Task brief: Find the line holding "cell area, %" in the entries below. Give it again exactly, along with every line after it up to and including the line holding "(Power assumes the".

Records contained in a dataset
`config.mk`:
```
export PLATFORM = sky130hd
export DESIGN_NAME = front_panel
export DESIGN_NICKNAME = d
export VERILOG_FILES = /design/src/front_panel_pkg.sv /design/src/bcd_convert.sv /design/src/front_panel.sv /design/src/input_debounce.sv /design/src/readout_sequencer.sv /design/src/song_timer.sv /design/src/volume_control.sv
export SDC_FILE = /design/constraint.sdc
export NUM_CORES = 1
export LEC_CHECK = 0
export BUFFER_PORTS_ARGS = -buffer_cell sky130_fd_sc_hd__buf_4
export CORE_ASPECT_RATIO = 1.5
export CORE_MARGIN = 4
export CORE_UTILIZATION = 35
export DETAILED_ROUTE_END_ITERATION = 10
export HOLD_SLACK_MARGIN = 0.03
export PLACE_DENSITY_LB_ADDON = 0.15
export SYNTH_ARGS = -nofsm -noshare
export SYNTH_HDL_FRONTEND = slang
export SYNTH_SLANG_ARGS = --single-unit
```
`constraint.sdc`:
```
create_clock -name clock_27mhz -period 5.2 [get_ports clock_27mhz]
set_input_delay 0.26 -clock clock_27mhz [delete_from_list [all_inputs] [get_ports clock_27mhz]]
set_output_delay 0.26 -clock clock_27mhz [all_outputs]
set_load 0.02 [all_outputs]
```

* * *

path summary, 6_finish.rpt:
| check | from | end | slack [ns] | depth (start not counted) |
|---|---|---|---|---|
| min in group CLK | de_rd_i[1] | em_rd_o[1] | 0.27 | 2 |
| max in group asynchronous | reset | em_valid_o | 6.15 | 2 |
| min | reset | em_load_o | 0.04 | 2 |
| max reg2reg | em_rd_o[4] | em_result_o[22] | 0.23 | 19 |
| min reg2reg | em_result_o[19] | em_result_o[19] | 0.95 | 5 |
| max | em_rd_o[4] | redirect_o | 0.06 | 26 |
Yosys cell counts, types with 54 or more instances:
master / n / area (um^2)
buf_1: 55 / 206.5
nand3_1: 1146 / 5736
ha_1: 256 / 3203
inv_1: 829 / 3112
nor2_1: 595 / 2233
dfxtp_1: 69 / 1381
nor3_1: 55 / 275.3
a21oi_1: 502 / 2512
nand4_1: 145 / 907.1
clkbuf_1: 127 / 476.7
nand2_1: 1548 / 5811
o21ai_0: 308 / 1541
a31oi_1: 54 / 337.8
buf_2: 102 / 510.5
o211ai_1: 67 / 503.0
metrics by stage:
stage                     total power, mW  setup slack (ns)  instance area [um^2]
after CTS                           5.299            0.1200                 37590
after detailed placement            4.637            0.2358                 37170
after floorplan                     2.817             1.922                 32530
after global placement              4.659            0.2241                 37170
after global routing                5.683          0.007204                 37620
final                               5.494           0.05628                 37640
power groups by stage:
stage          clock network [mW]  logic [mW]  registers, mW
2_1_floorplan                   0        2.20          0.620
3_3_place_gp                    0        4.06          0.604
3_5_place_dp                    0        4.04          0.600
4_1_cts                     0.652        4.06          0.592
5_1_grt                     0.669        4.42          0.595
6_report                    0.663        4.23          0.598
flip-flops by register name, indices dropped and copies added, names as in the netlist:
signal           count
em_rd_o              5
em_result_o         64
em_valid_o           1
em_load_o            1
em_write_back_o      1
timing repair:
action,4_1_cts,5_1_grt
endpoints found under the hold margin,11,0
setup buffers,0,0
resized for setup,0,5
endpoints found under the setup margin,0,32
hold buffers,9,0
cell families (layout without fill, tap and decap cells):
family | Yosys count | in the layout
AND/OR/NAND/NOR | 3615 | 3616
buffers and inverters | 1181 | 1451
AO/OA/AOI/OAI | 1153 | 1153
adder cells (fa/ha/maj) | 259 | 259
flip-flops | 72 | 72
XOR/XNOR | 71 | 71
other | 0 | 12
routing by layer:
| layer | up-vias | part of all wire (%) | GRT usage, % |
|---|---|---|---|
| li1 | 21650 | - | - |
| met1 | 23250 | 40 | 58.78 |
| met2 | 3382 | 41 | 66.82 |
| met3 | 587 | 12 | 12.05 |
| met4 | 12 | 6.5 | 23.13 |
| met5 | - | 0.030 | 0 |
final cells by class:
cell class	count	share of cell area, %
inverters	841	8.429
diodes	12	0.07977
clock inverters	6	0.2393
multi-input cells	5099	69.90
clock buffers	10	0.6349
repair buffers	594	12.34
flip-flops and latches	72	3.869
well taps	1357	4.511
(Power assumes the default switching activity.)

Output:
cell class	count	share of cell area, %
inverters	841	8.429
diodes	12	0.07977
clock inverters	6	0.2393
multi-input cells	5099	69.90
clock buffers	10	0.6349
repair buffers	594	12.34
flip-flops and latches	72	3.869
well taps	1357	4.511
(Power assumes the default switching activity.)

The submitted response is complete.